The work was awarded to Peraton’s applied research organization, Peraton Labs, about a month and a half ago as a task order under a General Services Administration OASIS (One Acquisition for Integrated Services) contract, Napper said. The project is part of Peraton’s broader, ongoing $905 million program supporting cyberspace operations for Army Cyber Command. The company said it has increased total revenue from $1 billion to $7 billion in the last year alone.

“This is a hard problem, so it’s not going to go to a [product] vendor. It’s going to go to a lab with really smart folks,” Napper said, pointing to what she said were scores of Peraton Labs employees who hold both security clearances and doctorates.

Napper likened the capabilities being developed to what are commonly found in network operations centers and security operations centers. In the commercial world, organizations may have a NOC but not a SOC or vice versa. Not so in the military.

“In the DoD, we can’t afford for [the NOC and SOC] to be separate,” Napper noted. “It has to be in the same place at the same time to understand what’s really going on in the network. Is it an outage of a piece of equipment or an adversary interfering? You have to know that in near real time.”

The crux of the Army’s unified network challenge, like that facing all the services and the DoD more broadly as it builds out the Joint All Domain Command and Control (JADC2) concept, is integration.

And the task before Peraton is hardly a simple one. Networks are complex systems, which means complexity doesn’t increase linearly as networks get larger. As networks expand, complexity scales exponentially, including the task of managing all the data generated by disparate sensors and feeds.

Security analysts who work in SOCs have long complained about “alert fatigue” due to the increasing volume of data that must be analyzed, prioritized, and acted upon. One particular pain point for human analysts is sorting real threats from false positives amid a never-ending deluge of data. This is a problem artificial intelligence, machine learning, and automation are ideal for helping to solve, if scientists and technologists can get it right.

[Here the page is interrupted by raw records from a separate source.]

## oak
// conv_mac
module conv_mac (
    input         clk,
    input         rst,           
    input         in_valid,
    input  [31:0] OperandA,      
    input  [31:0] OperandB,      
    input  [7:0]  kernel_size,
    output        out_valid,
    output [31:0] result
);
==> flow/config.mk <==
export PLATFORM = sky130hd
export DESIGN_NAME = conv_mac
export DESIGN_NICKNAME = conv_mac
export VERILOG_FILES = /design/flow/design.v
export SDC_FILE = /design/flow/constraint.sdc
export NUM_CORES = 4
export LEC_CHECK = 0
export ABC_AREA = 1
export CAP_MARGIN = 15
export CELL_PAD_IN_SITES_DETAIL_PLACEMENT = 0
export CELL_PAD_IN_SITES_GLOBAL_PLACEMENT = 2
export CORE_ASPECT_RATIO = 0.7
export CORE_MARGIN = 2
export CORE_UTILIZATION = 40
export CTS_CLUSTER_DIAMETER = 336
export CTS_CLUSTER_SIZE = 99
export MAX_ROUTING_LAYER = met4
export MIN_ROUTING_LAYER = met1
export PLACE_DENSITY_LB_ADDON = 0.3
export SLEW_MARGIN = 20
export TNS_END_PERCENT = 35
==> flow/constraint.sdc <==
create_clock -name core_clock -period 74.6 [get_ports {clk}]
set_input_delay 14.9200 -clock core_clock [delete_from_list [all_inputs] [get_ports {clk}]]
set_output_delay 14.9200 -clock core_clock [all_outputs]
set_load 0.01 [all_outputs]
run.sh (not shown) runs the stock make flow with config.mk's settings and CLKGATE_MAP_FILE=.
Input-level comparison between pine and oak:
Settings: MAX_ROUTING_LAYER: met4 -> unset; PLACE_DENSITY_LB_ADDON: 0.3 -> unset; TNS_END_PERCENT: 35 -> unset; CAP_MARGIN: 15 -> 20; CELL_PAD_IN_SITES_DETAIL_PLACEMENT: 0 -> unset; CORE_MARGIN: 2 -> 8; CTS_CLUSTER_DIAMETER: 336 -> unset; CTS_CLUSTER_SIZE: 99 -> unset; ABC_AREA: 1 -> unset; CORE_ASPECT_RATIO: 0.7 -> unset; MIN_ROUTING_LAYER: met1 -> unset; HOLD_SLACK_MARGIN: unset -> 0.18; the clock period (ns, I/O delays scaled along): 74.6 -> 44.0.
Results
Of oak and pine, the lower routability congestion estimate belongs to pine. Of oak and pine, the run reporting the lower layout clock buffer count was oak. Taking oak as the reference point, the multiplexer share of the synthesized area of pine rises by 3.9 points. Looking at startpoint of the worst setup timing path, the OperandB[6] result is from pine; the OperandB[28] one comes from oak. In pine the global-route usage turned out 0.32 points higher than in oak. After detailed routing, oak needs less wire than pine.
Input-level comparison between birch and pine:
Settings: CORE_ASPECT_RATIO: unset -> 1.57; ABC_AREA: unset -> 1; CELL_PAD_IN_SITES_GLOBAL_PLACEMENT: 2 -> unset; CAP_MARGIN: 20 -> 0; HOLD_SLACK_MARGIN: 0.18 -> unset; CORE_UTILIZATION: 40 -> 56; CTS_CLUSTER_DIAMETER: unset -> 320; TNS_END_PERCENT: unset -> 5; CORE_MARGIN: 8 -> 2; PLACE_DENSITY_LB_ADDON: unset -> 0.29; CTS_CLUSTER_SIZE: unset -> 100.
Notes after the runs:
pine has a lower maximum frequency than birch. The setup slack of birch is larger than that of pine. birch gives less clock latency on the worst-skew pair than pine did. Between birch and pine, fraction of area in multi-input gates is lower for birch, pine comes in above that. From pine to birch the numbers moved as follows: count of inserted antenna diode cells saw an increase, required time at the worst-slack endpoint decreased 0.03 ns. Changes observed in birch relative to pine: via count normalized by instance count -about 5%; met3 track demand over resource saw an increase.
The following lists how maple was set up differently from birch:
Settings: CTS_CLUSTER_SIZE changed from 100 to 60; CTS_CLUSTER_DIAMETER removed (was 320); TNS_END_PERCENT removed (was 5); CORE_ASPECT_RATIO removed (was 1.57); CORE_UTILIZATION changed from 56 to 66; PLACE_DENSITY_LB_ADDON removed (was 0.29); CAP_MARGIN changed from 0 to 20; ABC_AREA removed (was 1); the clock period (ns, I/O delays scaled along) changed from 44.0 to 37.4.
### Flow results
Between maple and birch, signal arrival time at the worst endpoint is higher for birch, maple comes in under that.
maple vs. birch: global-route wire length before repair picked up an extra 6.0 mm.
Cmp maple and birch / number of detailed-route iterations in the first pass / lower: birch
Going from birch to maple, the final RePlAce weighted congestion was found to have gone up by about 10%.
Taking birch as the reference, in maple count of non-CTS inverters in the layout now sits lower, floorplan die height went down about 28%.
Setup changes, maple to cedar
Settings: an added ABC_AREA of 1; an added CTS_CLUSTER_DIAMETER of 215; a change of CORE_UTILIZATION from 66 to 72.
--- outcome ---
Going from maple to cedar, routed wire length saw a decrease. Placement row count (cedar vs. maple) decreases by a few percent. Total core area in cedar is 3500 sq um below maple. Area share of and-or/or-and cells after synthesis ends up higher on maple. Post-synthesis instance total in cedar vs maple: up 1,463. [compare] base=maple new=cedar: post-synthesis average cell area saw a decrease, area of the multi-input gates increased about 1.2%, number of filler cells placed in the layout now smaller, worst setup slack -1.69 ns. cedar had finished all stages when the layout checks came back failing, citing setup timing.

* * *

run 1:
Starting RTL as in the previous note.
make LEC_CHECK=0 ABC_AREA=0 CAP_MARGIN=15 CELL_PAD_IN_SITES_DETAIL_PLACEMENT=0 CELL_PAD_IN_SITES_GLOBAL_PLACEMENT=2 CORE_MARGIN=2 CORE_UTILIZATION=43 CTS_CLUSTER_DIAMETER=336 CTS_CLUSTER_SIZE=99 MAX_ROUTING_LAYER=met4 MIN_ROUTING_LAYER=met1 PLACE_DENSITY_LB_ADDON=0.3 SLEW_MARGIN=20 TNS_END_PERCENT=35 finish   # period 74.6 ns
Run 1 reached the final stage; the timing, DRC and antenna checks on its layout passed.
Setup changes, run 1 to run 2
# run 1
export LEC_CHECK = 0
export ABC_AREA = 0
export CAP_MARGIN = 15
export CELL_PAD_IN_SITES_DETAIL_PLACEMENT = 0
export CELL_PAD_IN_SITES_GLOBAL_PLACEMENT = 2
export CORE_MARGIN = 2
export CORE_UTILIZATION = 43
export CTS_CLUSTER_DIAMETER = 336
export CTS_CLUSTER_SIZE = 99
export MAX_ROUTING_LAYER = met4
export MIN_ROUTING_LAYER = met1
export PLACE_DENSITY_LB_ADDON = 0.3
export SLEW_MARGIN = 20
export TNS_END_PERCENT = 35
create_clock -name core_clock -period 74.6 [get_ports {clk}]
# run 2
export LEC_CHECK = 0
export CAP_MARGIN = 20
export CORE_MARGIN = 2
export CORE_UTILIZATION = 10
export SLEW_MARGIN = 20
create_clock -name core_clock -period 52.4 [get_ports {clk}]
==> results <==
- Relative to run 1, the logic depth of the worst path, buffers included measured on run 2 has increased by a few percent.
- In the metrics for run 2 and run 1, the one carrying the higher final clock skew is run 1.
- Summary of the comparison: layout-stage area growth over the synthesis result is higher in run 2, relative to run 1.
- Summary of run 2 over run 1: wire length on met2 now larger, area of the die moved up.
- Comparing run 1 against run 2, there is no change at all in clock buffer count.
The inputs of run 3 differ from those of run 2 as listed below.
# run 2
export LEC_CHECK = 0
export CAP_MARGIN = 20
export CORE_MARGIN = 2
export CORE_UTILIZATION = 10
export SLEW_MARGIN = 20
create_clock -name core_clock -period 52.4 [get_ports {clk}]
# run 3
export LEC_CHECK = 0
export ABC_AREA = 1
export CAP_MARGIN = 5
export CORE_MARGIN = 2
export CORE_UTILIZATION = 72
export CTS_CLUSTER_DIAMETER = 215
export CTS_CLUSTER_SIZE = 60
export MAX_ROUTING_LAYER = met4
export SLEW_MARGIN = 20
create_clock -name core_clock -period 33.4 [get_ports {clk}]
Findings:
- Run 2 | status: complete | timing, DRC, antenna: pass
- Run 3: it failed during global routing, and the tool reported GRT-0116.
- Run 3 against run 2: synthesized area now sits higher; synthesized instance count moved up; core utilization before placement increased by 63 points relative to the old numbers.
- Looking only at post-synthesis net count, and setting everything else aside, the lower value of run 3 and run 2 goes to run 2.
- Post-cts gate resize count: run 3 > run 2
- The weighted congestion at the end of routability-driven global placement of run 3 exceeds that of run 2 by 29%.
- Against run 2, mean area per synthesized cell in run 3 fell by more than 10%.
- The final reports for run 3 and run 2 show area fraction in and, or, nand and nor cells after synthesis higher in the former.
> inputs changed (run 3 -> run 4)
# run 3
export LEC_CHECK = 0
export ABC_AREA = 1
export CAP_MARGIN = 5
export CORE_MARGIN = 2
export CORE_UTILIZATION = 72
export CTS_CLUSTER_DIAMETER = 215
export CTS_CLUSTER_SIZE = 60
export MAX_ROUTING_LAYER = met4
export SLEW_MARGIN = 20
create_clock -name core_clock -period 33.4 [get_ports {clk}]
# run 4
export LEC_CHECK = 0
export ABC_AREA = 1
export CAP_MARGIN = 20
export CORE_MARGIN = 2
export CORE_UTILIZATION = 40
export SLEW_MARGIN = 0
export TNS_END_PERCENT = 40
create_clock -name core_clock -period 43.3 [get_ports {clk}]
==> comparison <==
Comparing run 3 and run 4, the higher count of standard-cell rows was measured on run 4. Looking at the reports, run 4 completed the entire flow and the layout it produced met the timing, DRC and antenna checks. No final results exist for run 3, since it was stopped by error GRT-0116 during global routing. Changes observed in run 4 relative to run 3: placer's final routability congestion estimate saw a decrease; post-synthesis share of cell area spent on and, or, nand and nor gates ~0 delta. Lower die area goes to run 3 over run 4.
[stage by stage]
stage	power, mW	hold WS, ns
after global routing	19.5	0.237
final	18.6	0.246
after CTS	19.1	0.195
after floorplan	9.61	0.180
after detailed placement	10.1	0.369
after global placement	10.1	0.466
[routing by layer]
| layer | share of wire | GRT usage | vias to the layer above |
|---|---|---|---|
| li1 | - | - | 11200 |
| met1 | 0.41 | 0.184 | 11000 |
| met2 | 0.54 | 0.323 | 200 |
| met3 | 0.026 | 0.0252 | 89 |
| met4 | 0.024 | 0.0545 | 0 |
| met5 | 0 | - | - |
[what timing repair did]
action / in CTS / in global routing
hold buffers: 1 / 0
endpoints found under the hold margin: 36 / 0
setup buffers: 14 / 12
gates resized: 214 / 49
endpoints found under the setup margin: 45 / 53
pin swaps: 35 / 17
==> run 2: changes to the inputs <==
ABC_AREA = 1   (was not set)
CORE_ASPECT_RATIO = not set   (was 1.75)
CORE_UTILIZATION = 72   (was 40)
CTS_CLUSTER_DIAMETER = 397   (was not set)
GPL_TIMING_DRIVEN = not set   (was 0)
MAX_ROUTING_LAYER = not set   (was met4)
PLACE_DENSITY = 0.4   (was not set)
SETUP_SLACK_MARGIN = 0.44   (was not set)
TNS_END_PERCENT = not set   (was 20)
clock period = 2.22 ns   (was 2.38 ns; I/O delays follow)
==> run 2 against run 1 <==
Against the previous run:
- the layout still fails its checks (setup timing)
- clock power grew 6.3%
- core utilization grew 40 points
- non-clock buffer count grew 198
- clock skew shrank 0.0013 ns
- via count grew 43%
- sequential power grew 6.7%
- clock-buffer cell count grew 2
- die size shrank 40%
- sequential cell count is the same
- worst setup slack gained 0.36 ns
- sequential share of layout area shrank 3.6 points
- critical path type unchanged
==> willow <==
==> flow/design.v <==
`timescale 1ns/1ns
 `timescale 1ns/1ns
module signed_shifter (input wire [4-1:0] i,
                       input wire signed [16:0] D,
                       output reg signed [16:0] Q);
always @ *
begin
Q = D >>> i;  
end
endmodule
 `timescale 1ns/1ns
module rotator (
    input wire clk,
    input wire rst,
    input wire signed  [16:0]    x_i,
    input wire signed  [16:0]    y_i,
    output wire signed [16:0]    x_o,
    output wire signed [16:0]    y_o
    );
    parameter integer iteration             = 0;  
    parameter signed [16:0] tangle = 0;  
    reg signed [16:0] x_1;
    reg signed [16:0] y_1;
    wire signed [16:0] x_i_shifted;
    wire signed [16:0] y_i_shifted;
    signed_shifter x_shifter(iteration,x_i,x_i_shifted);
    signed_shifter y_shifter(iteration,y_i,y_i_shifted);
    always @ (posedge clk)
        if (rst) begin
            x_1 <= 0;
            y_1 <= 0;
            end else begin
            if (y_i > 0) begin   
                x_1 <= x_i + y_i_shifted;  
                y_1 <= y_i - x_i_shifted;  
                end else begin
                x_1 <= x_i - y_i_shifted;  
                y_1 <= y_i + x_i_shifted;  
            end
        end
        assign x_o = x_1;
        assign y_o = y_1;
endmodule
 `timescale 1ns/1ns
module cordic (
    input wire clk,
    input wire rst,
    input wire                        valid_i,
    input wire signed [16:0]    x_i,
    input wire signed [16:0]    y_i,
    output wire                        valid_o,
    output wire signed [16:0]    x_o,
    output wire signed [16:0]    y_o
    );
    function [16:0] tanangle;
        input [3:0] i;
        begin
            case (i)
                4'b0000: tanangle = 17'd25735;     
                4'b0001: tanangle = 17'd15192;     
                4'b0010: tanangle = 17'd8027;      
                4'b0011: tanangle = 17'd4075;      
                4'b0100: tanangle = 17'd2045;      
                4'b0101: tanangle = 17'd1024;      
                4'b0110: tanangle = 17'd512;       
                4'b0111: tanangle = 17'd256;       
                4'b1000: tanangle = 17'd128;       
                4'b1001: tanangle = 17'd64;        
                4'b1010: tanangle = 17'd32;        
                4'b1011: tanangle = 17'd16;        
                4'b1100: tanangle = 17'd8;         
                4'b1101: tanangle = 17'd4;         
                4'b1110: tanangle = 17'd2;         
                4'b1111: tanangle = 17'd1;         
            endcase
        end
    endfunction
    wire signed [16:0] x [16-1:0];
    wire signed [16:0] y [16-1:0];
    assign x[0]    = x_i < 0  ? -x_i 
                                : x_i;
    assign y[0]    = y_i < 0  ? -y_i
                                : y_i;
    assign x_o     = x[16-1];
    assign y_o     = y[16-1];
    reg [16-2:0] valid_pipe;
    always @ (posedge clk)
        if (rst)
            valid_pipe <= 0;
        else
            valid_pipe <= {valid_pipe[16-3:0], valid_i};
    assign valid_o = valid_pipe[16-2];
    genvar i;
    generate
    for(i = 0;i<16-1;i = i+1)
    begin
        rotator #(.iteration(i), .tangle(tanangle(i))) U (clk,rst,x[i],y[i],x[i+1],y[i+1]);
    end
    endgenerate
endmodule
==> flow/run.sh <==
#!/bin/bash
# the make line also repeats each setting of config.mk as NAME=value (left out here)
make -C /OpenROAD-flow-scripts/flow DESIGN_CONFIG=/design/flow/config.mk WORK_HOME=/design/flow/orfs CLKGATE_MAP_FILE= finish
==> flow/config.mk <==
export PLATFORM = sky130hd
export DESIGN_NAME = cordic
export DESIGN_NICKNAME = cordic
export VERILOG_FILES = /design/flow/design.v
export SDC_FILE = /design/flow/constraint.sdc
export NUM_CORES = 4
export LEC_CHECK = 0
export CAP_MARGIN = 40
export CELL_PAD_IN_SITES_GLOBAL_PLACEMENT = 0
export CORE_MARGIN = 2
export CORE_UTILIZATION = 66
export CTS_CLUSTER_DIAMETER = 46
export GPL_TIMING_DRIVEN = 1
export HOLD_SLACK_MARGIN = 0.06
export MAX_ROUTING_LAYER = met4
export MIN_ROUTING_LAYER = met1
export PLACE_DENSITY_LB_ADDON = 0.28
export SETUP_SLACK_MARGIN = 0.47
export SLEW_MARGIN = 20
export TNS_END_PERCENT = 35
==> flow/constraint.sdc <==
create_clock -name core_clock -period 4.56 [get_ports {clk}]
set_input_delay 0.9120 -clock core_clock [delete_from_list [all_inputs] [get_ports {clk}]]
set_output_delay 0.9120 -clock core_clock [all_outputs]
set_load 0.01 [all_outputs]
==> inputs of juniper, as changes to willow <==
==> flow/config.mk (replaced) <==
export PLATFORM = sky130hd
export DESIGN_NAME = cordic
export DESIGN_NICKNAME = cordic
export VERILOG_FILES = /design/flow/design.v
export SDC_FILE = /design/flow/constraint.sdc
export NUM_CORES = 4
export LEC_CHECK = 0
export CAP_MARGIN = 20
export CELL_PAD_IN_SITES_GLOBAL_PLACEMENT = 2
export CORE_MARGIN = 7
export CORE_UTILIZATION = 40
export SLEW_MARGIN = 20
==> flow/constraint.sdc (replaced) <==
create_clock -name core_clock -period 4.6 [get_ports {clk}]
set_input_delay 0.9200 -clock core_clock [delete_from_list [all_inputs] [get_ports {clk}]]
set_output_delay 0.9200 -clock core_clock [all_outputs]
set_load 0.01 [all_outputs]
==> impl_metrics.json <==
{
  "so_faults": "setup timing",
  "viasPerCell": 6.17,
  "flop_area_um2": 10500,
  "status": "complete, but fails checks",
  "setup_viol": 2,
  "dpl-instance-area_um2": 44500,
  "post-route-util": 0.796,
  "grt_pass1_wl_um": 180000,
  "drt-pass1-iter-count": 8,
  "setup_ws_ns": -0.0130,
  "final_nets": 6261,
  "post-cts-setup-buffers": 62,
  "finClkSkew_ns": 0.0337,
  "endpoint": "genblk1[2].U.y_1[10]"
}
the above is filed under willow

==> impl_metrics.json <==
{
  "n_all_inverters": 376,
  "viasPerCell": 5.13,
  "post-route-util": 0.468,
  "finClkSkew_ns": 0.0319,
  "endpoint": "genblk1[5].U.x_1[15]",
  "yosysWarnings": 47,
  "grt_pass1_wl_um": 194000,
  "area_growth_syn_to_layout_pct": 16.3,
  "setup_viol": 0,
  "setup_ws_ns": 0.233,
  "dpl-instance-area_um2": 45900,
  "drt-pass1-iter-count": 5,
  "ff_type": "dfxtp_1",
  "flop_area_um2": 10500,
  "status": "finished clean",
  "reg2reg_to": "genblk1[5].U.x_1[15]"
}
the above is filed under juniper
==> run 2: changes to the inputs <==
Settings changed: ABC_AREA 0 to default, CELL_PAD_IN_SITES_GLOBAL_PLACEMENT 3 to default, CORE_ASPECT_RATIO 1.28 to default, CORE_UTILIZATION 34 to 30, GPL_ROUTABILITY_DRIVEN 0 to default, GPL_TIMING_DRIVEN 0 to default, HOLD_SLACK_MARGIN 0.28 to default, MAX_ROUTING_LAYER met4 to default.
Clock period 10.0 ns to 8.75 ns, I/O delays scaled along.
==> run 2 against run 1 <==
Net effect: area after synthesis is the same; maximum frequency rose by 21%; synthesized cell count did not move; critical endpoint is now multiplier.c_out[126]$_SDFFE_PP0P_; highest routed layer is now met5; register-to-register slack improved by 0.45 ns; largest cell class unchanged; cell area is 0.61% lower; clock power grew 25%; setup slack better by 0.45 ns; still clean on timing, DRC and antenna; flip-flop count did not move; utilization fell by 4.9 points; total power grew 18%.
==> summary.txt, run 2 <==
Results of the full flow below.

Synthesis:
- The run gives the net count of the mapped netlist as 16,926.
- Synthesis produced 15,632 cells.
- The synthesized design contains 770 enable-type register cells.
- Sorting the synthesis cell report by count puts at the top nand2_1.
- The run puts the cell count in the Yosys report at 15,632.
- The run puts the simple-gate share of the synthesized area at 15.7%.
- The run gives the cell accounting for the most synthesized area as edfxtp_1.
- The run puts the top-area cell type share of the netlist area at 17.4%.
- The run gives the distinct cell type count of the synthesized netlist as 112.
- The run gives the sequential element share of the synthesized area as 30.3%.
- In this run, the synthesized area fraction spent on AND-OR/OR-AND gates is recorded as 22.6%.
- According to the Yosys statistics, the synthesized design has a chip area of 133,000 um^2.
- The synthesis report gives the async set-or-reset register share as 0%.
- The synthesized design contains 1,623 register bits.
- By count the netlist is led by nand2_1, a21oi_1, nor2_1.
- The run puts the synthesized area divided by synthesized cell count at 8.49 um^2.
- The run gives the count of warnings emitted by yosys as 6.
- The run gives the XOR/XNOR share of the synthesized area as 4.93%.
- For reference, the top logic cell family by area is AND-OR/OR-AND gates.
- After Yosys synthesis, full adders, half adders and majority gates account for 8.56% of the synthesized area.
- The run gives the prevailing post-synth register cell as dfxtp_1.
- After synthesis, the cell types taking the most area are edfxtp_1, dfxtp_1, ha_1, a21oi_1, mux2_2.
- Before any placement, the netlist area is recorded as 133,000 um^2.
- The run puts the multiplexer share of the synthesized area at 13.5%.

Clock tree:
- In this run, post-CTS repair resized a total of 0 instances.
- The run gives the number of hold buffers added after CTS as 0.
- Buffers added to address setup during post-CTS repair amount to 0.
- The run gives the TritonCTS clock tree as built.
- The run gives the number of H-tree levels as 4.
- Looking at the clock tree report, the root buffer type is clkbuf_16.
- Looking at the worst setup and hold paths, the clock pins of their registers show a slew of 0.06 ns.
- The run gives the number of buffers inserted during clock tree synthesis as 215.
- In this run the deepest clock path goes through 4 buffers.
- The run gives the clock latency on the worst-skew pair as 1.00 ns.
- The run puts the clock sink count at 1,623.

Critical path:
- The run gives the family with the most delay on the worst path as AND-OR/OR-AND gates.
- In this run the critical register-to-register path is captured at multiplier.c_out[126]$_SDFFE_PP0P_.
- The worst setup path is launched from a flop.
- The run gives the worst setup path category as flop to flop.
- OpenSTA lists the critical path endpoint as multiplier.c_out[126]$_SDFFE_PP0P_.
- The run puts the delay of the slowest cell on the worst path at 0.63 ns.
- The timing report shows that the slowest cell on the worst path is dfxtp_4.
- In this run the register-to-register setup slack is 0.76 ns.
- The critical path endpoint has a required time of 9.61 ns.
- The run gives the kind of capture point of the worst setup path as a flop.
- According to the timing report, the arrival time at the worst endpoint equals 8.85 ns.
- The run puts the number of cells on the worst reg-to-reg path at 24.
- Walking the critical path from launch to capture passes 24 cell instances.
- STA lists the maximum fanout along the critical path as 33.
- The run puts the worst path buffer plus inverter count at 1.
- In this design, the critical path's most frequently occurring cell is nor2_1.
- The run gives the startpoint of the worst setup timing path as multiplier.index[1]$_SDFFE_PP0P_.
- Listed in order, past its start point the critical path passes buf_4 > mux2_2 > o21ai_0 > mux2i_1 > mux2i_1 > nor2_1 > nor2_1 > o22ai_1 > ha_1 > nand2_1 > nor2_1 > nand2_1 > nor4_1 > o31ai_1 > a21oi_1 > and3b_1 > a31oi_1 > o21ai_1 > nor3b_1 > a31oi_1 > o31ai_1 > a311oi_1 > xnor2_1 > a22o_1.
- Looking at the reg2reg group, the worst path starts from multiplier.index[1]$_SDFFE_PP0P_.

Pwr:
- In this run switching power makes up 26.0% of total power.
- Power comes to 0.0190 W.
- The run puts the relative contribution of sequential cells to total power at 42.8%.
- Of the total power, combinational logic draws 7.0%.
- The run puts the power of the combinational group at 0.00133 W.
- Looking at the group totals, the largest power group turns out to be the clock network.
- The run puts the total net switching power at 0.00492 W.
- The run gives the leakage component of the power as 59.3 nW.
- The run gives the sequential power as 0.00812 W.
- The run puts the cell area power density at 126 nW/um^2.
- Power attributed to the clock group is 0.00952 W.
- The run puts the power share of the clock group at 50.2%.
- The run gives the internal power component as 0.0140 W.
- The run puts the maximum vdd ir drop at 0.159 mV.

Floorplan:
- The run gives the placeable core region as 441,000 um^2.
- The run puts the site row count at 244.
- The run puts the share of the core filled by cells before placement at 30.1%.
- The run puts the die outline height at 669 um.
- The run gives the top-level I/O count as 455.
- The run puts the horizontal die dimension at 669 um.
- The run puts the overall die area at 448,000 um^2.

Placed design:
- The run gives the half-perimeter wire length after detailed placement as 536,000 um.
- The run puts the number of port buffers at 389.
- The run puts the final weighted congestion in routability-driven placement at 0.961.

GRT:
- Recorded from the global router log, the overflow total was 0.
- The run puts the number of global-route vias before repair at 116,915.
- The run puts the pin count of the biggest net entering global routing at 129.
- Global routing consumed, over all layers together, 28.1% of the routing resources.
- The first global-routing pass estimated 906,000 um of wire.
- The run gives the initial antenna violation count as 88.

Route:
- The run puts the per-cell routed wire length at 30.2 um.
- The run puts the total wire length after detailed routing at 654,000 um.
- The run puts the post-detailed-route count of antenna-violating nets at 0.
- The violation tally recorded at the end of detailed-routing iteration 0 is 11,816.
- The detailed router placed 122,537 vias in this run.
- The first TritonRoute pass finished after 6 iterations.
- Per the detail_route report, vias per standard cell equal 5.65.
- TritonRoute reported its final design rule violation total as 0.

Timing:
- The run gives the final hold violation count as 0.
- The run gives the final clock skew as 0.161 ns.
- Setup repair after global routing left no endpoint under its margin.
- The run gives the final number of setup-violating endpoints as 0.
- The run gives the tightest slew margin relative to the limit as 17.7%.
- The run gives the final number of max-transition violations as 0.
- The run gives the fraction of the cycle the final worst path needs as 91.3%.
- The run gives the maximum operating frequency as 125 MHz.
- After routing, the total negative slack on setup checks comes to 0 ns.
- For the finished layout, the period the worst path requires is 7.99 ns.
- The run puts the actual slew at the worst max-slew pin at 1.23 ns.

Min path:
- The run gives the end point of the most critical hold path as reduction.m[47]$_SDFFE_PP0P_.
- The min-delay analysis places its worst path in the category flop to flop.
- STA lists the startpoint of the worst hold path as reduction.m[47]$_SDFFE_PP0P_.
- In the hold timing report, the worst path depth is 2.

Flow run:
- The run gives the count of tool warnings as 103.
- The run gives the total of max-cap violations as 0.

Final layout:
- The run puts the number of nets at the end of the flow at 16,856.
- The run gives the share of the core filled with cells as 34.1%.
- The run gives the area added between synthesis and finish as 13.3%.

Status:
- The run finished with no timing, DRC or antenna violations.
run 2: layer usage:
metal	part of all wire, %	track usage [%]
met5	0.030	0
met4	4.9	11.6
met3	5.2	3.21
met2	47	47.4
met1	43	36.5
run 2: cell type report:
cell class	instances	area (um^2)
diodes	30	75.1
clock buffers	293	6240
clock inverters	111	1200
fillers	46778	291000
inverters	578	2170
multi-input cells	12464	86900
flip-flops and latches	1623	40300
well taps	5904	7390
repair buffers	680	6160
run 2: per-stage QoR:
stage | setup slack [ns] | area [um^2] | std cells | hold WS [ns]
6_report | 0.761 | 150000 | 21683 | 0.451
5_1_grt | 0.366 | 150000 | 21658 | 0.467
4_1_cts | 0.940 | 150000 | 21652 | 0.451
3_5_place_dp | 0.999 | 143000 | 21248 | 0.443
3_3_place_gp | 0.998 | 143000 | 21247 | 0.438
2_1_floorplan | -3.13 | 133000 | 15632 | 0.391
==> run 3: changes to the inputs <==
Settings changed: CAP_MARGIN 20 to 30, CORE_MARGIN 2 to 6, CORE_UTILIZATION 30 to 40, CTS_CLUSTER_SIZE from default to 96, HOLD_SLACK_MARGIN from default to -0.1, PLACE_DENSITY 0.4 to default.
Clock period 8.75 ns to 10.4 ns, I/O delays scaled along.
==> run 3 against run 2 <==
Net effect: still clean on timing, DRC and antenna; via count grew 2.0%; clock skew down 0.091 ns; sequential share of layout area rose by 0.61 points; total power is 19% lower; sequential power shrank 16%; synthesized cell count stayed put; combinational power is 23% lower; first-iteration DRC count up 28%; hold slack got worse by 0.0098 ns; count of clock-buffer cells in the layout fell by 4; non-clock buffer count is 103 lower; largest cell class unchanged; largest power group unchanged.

“You cannot [defend the network] without a really good understanding of the data and doing all the things that have to be done by the smart data scientists and then use machine learning to get smarter every time,” Napper observed. “So long term, when you start getting all that information in one place, you can train your machines. The machines will learn and then you can have them make the decisions on that 90% of the alerts. Go fix it. Automate it. And then maybe someday 95% or 99% and then you only have the people act on the things way at the top.”

A key piece to making this artificial intelligence-machine learning-automation use case effective is to use data to establish baselines for what is normal and then focus on flagging and investigating anomalies. This is why anomalous behavior detection is a key capability in zero-trust architectures.

But, ultimately, there is no single product, tool, or capability that will provide unified network operations or zero-trust security.

“There’s no tool that’s going to save the world, so we’re working on integrating the tools that work best for the networks that [the Army has] into one single pane of glass,” Napper said. “If there’s one thing DoD and industry have done, it’s try a whole bunch of different tools over the last 10 to 12 years. What we have to do now is string them all together to show which ones work best for the capabilities the Army needs today and divest the ones that they don’t need.”